* Exercise *
Find the lines in the listing below that include the word "area", and report how many there are, with nothing more.

═════ Data shown ═════

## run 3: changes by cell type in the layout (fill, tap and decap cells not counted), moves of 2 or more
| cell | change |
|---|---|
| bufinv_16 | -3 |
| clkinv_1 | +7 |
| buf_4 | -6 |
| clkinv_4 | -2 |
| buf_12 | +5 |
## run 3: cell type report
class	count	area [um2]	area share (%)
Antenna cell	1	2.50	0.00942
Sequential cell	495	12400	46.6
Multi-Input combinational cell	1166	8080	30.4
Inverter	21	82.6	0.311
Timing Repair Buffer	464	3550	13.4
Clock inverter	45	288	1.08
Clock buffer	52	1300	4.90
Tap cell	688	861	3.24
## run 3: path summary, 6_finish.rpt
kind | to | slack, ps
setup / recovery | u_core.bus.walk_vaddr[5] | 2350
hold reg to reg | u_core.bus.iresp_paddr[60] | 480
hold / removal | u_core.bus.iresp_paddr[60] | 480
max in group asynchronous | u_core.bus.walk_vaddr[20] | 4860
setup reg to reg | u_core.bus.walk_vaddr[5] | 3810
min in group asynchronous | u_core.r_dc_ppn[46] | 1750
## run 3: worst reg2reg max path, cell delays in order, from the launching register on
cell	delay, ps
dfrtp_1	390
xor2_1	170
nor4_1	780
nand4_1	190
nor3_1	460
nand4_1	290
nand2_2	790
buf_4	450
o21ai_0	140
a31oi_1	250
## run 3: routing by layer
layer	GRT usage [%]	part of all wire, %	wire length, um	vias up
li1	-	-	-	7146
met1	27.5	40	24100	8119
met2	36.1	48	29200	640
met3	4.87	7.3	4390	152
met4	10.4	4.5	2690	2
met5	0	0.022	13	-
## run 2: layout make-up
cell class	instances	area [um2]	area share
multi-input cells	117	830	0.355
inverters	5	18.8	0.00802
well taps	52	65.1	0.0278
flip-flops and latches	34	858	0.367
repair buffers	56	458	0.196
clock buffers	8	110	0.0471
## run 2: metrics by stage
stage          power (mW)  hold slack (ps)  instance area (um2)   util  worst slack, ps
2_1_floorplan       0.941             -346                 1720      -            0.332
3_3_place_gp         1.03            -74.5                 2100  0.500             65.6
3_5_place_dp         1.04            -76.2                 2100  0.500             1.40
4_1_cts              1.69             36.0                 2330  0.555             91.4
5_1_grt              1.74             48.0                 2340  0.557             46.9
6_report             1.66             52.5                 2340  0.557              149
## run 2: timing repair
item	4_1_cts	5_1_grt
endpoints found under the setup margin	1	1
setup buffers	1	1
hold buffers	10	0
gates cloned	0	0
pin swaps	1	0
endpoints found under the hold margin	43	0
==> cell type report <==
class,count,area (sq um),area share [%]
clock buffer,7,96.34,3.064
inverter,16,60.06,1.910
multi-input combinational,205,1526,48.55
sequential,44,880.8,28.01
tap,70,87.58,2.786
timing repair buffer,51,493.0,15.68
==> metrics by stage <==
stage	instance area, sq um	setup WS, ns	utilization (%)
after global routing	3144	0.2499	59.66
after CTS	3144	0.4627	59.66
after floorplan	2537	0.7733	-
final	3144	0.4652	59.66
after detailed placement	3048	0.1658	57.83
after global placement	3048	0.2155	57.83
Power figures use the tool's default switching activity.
[config.mk]
export PLATFORM = sky130hd
export DESIGN_NAME = prf_seq_ctrl
export DESIGN_NICKNAME = d
export VERILOG_FILES = /design/src/rtl/prf_seq_pkg.sv /design/src/rtl/prf_phase_timer.sv /design/src/rtl/prf_seq_ctrl.sv
export SDC_FILE = /design/constraint.sdc
export NUM_CORES = 1
export LEC_CHECK = 0
export CORE_MARGIN = 5
export CORE_UTILIZATION = 54
export CTS_BUF_LIST = sky130_fd_sc_hd__clkbuf_16
export DETAILED_ROUTE_END_ITERATION = 10
export PLACE_DENSITY = 0.75
export SLEW_MARGIN = 25
export SYNTH_ARGS = -nofsm -noshare
export SYNTH_HDL_FRONTEND = slang
export SYNTH_SLANG_ARGS = --single-unit
[constraint.sdc]
create_clock -name clk -period 58.8 [get_ports clk]
set_input_delay 11.76 -clock clk [delete_from_list [all_inputs] [get_ports clk]]
set_output_delay 11.76 -clock clk [all_outputs]
set_load 0.005 [all_outputs]
File: src/rtl/i2cmb_cmd_sequencer.sv
// Turns one byte-transfer request into the I2CMB command sequence over Wishbone.
// Latency: several Wishbone accesses plus irq waits per command; done_o pulses at the end.
// Backpressure: req_ready_o low while busy; wdata_valid_i low stalls indefinitely.
module i2cmb_cmd_sequencer
  import i2cmb_ctrl_pkg::*;
#(
  parameter int IRQ_TIMEOUT = 50000,
  parameter int MAX_LEN     = 16
) (
  input  logic       clk_i,
  input  logic       rst_i,
  input  logic       req_valid_i,
  output logic       req_ready_o,
  input  logic [3:0] req_bus_i,
  input  logic [6:0] req_addr_i,
  input  logic       req_rd_i,
  input  logic [4:0] req_len_i,
  input  logic [7:0] wdata_i,
  input  logic       wdata_valid_i,
  output logic       wdata_ready_o,
  output logic [7:0] rdata_o,
  output logic       rdata_valid_o,
  output logic       done_o,
  output logic [2:0] status_o,
  output logic [1:0] wb_adr_o,
  output logic [7:0] wb_dat_o,
  input  logic [7:0] wb_dat_i,
  output logic       wb_we_o,
  output logic       wb_cyc_o,
  output logic       wb_stb_o,
  input  logic       wb_ack_i,
  input  logic       irq_i
);

  state_t      state_q;
  phase_t      phase_q;
  status_t     status_q;
  status_t     stop_status_q;
  logic        ready_q;
  logic        done_q;
  logic        rvld_q;
  logic [7:0]  rdata_q;
  logic        enabled_q;
  logic        tmo_mode_q;
  logic [4:0]  cnt_q;
  logic [31:0] tmo_q;
  logic [3:0]  bus_q;
  logic [6:0]  addr_q;
  logic        rd_q;
  logic        start_q;
  wb_req_t     wreq_q;

  logic        wb_done;
  logic [7:0]  wb_rdata;

  i2cmb_wb_master_port u_wb (
    .clk_i    (clk_i),
    .rst_i    (rst_i),
    .start_i  (start_q),
    .adr_i    (wreq_q.adr),
    .dat_i    (wreq_q.dat),
    .we_i     (wreq_q.we),
    .done_o   (wb_done),
    .rdata_o  (wb_rdata),
    .wb_adr_o (wb_adr_o),
    .wb_dat_o (wb_dat_o),
    .wb_dat_i (wb_dat_i),
    .wb_we_o  (wb_we_o),
    .wb_cyc_o (wb_cyc_o),
    .wb_stb_o (wb_stb_o),
    .wb_ack_i (wb_ack_i)
  );

  // Sequencer FSM: every Wishbone access is launched on the transition into its state
  always_ff @(posedge clk_i or posedge rst_i) begin
    if (rst_i) begin
      state_q       <= IDLE;
      phase_q       <= PH_BUS;
      status_q      <= ST_OK;
      stop_status_q <= ST_OK;
      ready_q       <= 1'b0;
      done_q        <= 1'b0;
      rvld_q        <= 1'b0;
      rdata_q       <= 8'd0;
      enabled_q     <= 1'b0;
      tmo_mode_q    <= 1'b0;
      cnt_q         <= 5'd0;
      tmo_q         <= 32'd0;
      bus_q         <= 4'd0;
      addr_q        <= 7'd0;
      rd_q          <= 1'b0;
      start_q       <= 1'b0;
      wreq_q        <= '0;
    end else begin
      start_q <= 1'b0;
      done_q  <= 1'b0;
      rvld_q  <= 1'b0;
      case (state_q)
        IDLE: begin
          if (ready_q && req_valid_i) begin
            ready_q <= 1'b0;
            bus_q   <= req_bus_i;
            addr_q  <= req_addr_i;
            rd_q    <= req_rd_i;
            cnt_q   <= req_len_i;
            phase_q <= PH_BUS;
            if (req_len_i == 5'd0 || 32'(req_len_i) > MAX_LEN) begin
              state_q  <= DONE;
              done_q   <= 1'b1;
              status_q <= ST_ERR_LEN;
            end else if (!enabled_q) begin
              state_q    <= ENABLE;
              tmo_mode_q <= 1'b0;
              start_q    <= 1'b1;
              wreq_q     <= wb_wr(ADR_CSR, CSR_ENABLE);
            end else begin
              state_q <= DPR_WR;
              start_q <= 1'b1;
              wreq_q  <= wb_wr(ADR_DPR, {4'd0, req_bus_i});
            end
          end else begin
            ready_q <= 1'b1;
          end
        end
        ENABLE: begin
          if (wb_done) begin
            if (tmo_mode_q) begin
              state_q  <= DONE;
              done_q   <= 1'b1;
              status_q <= ST_TIMEOUT;
            end else begin
              enabled_q <= 1'b1;
              state_q   <= DPR_WR;
              start_q   <= 1'b1;
              wreq_q    <= wb_wr(ADR_DPR, {4'd0, bus_q});
            end
          end
        end
        DPR_WR: begin
          if (wb_done) begin
            state_q <= CMD_WR;
            start_q <= 1'b1;
            wreq_q  <= wb_wr(ADR_CMDR,
                             cmdr_val((phase_q == PH_BUS) ? CMD_SET_BUS : CMD_WRITE));
          end
        end
        CMD_WR: begin
          if (wb_done) begin
            state_q <= WAIT_IRQ;
            tmo_q   <= 32'd0;
          end
        end
        WAIT_IRQ: begin
          if (irq_i) begin
            state_q <= CMDR_RD;
            start_q <= 1'b1;
            wreq_q  <= wb_rd(ADR_CMDR);
          end else if (tmo_q == 32'(IRQ_TIMEOUT - 1)) begin
            // Core is hung: disable it so the next request re-enables from scratch
            state_q    <= ENABLE;
            tmo_mode_q <= 1'b1;
            enabled_q  <= 1'b0;
            start_q    <= 1'b1;
            wreq_q     <= wb_wr(ADR_CSR, CSR_DISABLE);
          end else begin
            tmo_q <= tmo_q + 32'd1;
          end
        end
        CMDR_RD: begin
          if (wb_done) begin
            if (wb_rdata[BIT_AL]) begin
              state_q  <= DONE;
              done_q   <= 1'b1;
              status_q <= ST_ARB_LOST;
            end else if (wb_rdata[BIT_ERR]) begin
              state_q  <= DONE;
              done_q   <= 1'b1;
              status_q <= ST_CORE_ERR;
            end else if (phase_q == PH_STOP) begin
              state_q  <= DONE;
              done_q   <= 1'b1;
              status_q <= stop_status_q;
            end else if (wb_rdata[BIT_NAK] && (phase_q == PH_ADDR || phase_q == PH_DATA)) begin
              stop_status_q <= ST_NAK;
              phase_q       <= PH_STOP;
              state_q       <= CMD_WR;
              start_q       <= 1'b1;
              wreq_q        <= wb_wr(ADR_CMDR, cmdr_val(CMD_STOP));
            end else begin
              case (phase_q)
                PH_BUS: begin
                  phase_q <= PH_START;
                  state_q <= CMD_WR;
                  start_q <= 1'b1;
                  wreq_q  <= wb_wr(ADR_CMDR, cmdr_val(CMD_START));
                end
                PH_START: begin
                  phase_q <= PH_ADDR;
                  state_q <= DPR_WR;
                  start_q <= 1'b1;
                  wreq_q  <= wb_wr(ADR_DPR, {addr_q, rd_q});
                end
                PH_READ: begin
                  state_q <= DPR_RD;
                  start_q <= 1'b1;
                  wreq_q  <= wb_rd(ADR_DPR);
                end
                default: begin
                  // Address or data byte accepted: move to the next byte or finish
                  if (cnt_q == 5'd0) begin
                    stop_status_q <= ST_OK;
                    phase_q       <= PH_STOP;
                    state_q       <= CMD_WR;
                    start_q       <= 1'b1;
                    wreq_q        <= wb_wr(ADR_CMDR, cmdr_val(CMD_STOP));
                  end else if (rd_q) begin
                    phase_q <= PH_READ;
                    state_q <= CMD_WR;
                    start_q <= 1'b1;
                    wreq_q  <= wb_wr(ADR_CMDR,
                                     cmdr_val((cnt_q == 5'd1) ? CMD_READ_NAK : CMD_READ_ACK));
                  end else begin
                    phase_q <= PH_DATA;
                    state_q <= WDATA_WAIT;
                  end
                end
              endcase
            end
          end
        end
        DPR_RD: begin
          if (wb_done) begin
            rdata_q <= wb_rdata;
            rvld_q  <= 1'b1;
            cnt_q   <= cnt_q - 5'd1;
            state_q <= CMD_WR;
            start_q <= 1'b1;
            if (cnt_q == 5'd1) begin
              stop_status_q <= ST_OK;
              phase_q       <= PH_STOP;
              wreq_q        <= wb_wr(ADR_CMDR, cmdr_val(CMD_STOP));
            end else begin
              wreq_q <= wb_wr(ADR_CMDR,
                              cmdr_val((cnt_q == 5'd2) ? CMD_READ_NAK : CMD_READ_ACK));
            end
          end
        end
        WDATA_WAIT: begin
          if (wdata_valid_i) begin
            cnt_q   <= cnt_q - 5'd1;
            state_q <= DPR_WR;
            start_q <= 1'b1;
            wreq_q  <= wb_wr(ADR_DPR, wdata_i);
          end
        end
        DONE: begin
          ready_q <= 1'b1;
          state_q <= IDLE;
        end
        default: state_q <= IDLE;
      endcase
    end
  end

  // Byte handshake decodes straight from the state register so it lasts exactly one cycle
  assign wdata_ready_o = (state_q == WDATA_WAIT) && wdata_valid_i;
  assign req_ready_o   = ready_q;
  assign done_o        = done_q;
  assign status_o      = status_q;
  assign rdata_o       = rdata_q;
  assign rdata_valid_o = rvld_q;

endmodule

═════

* Finished exercise *
5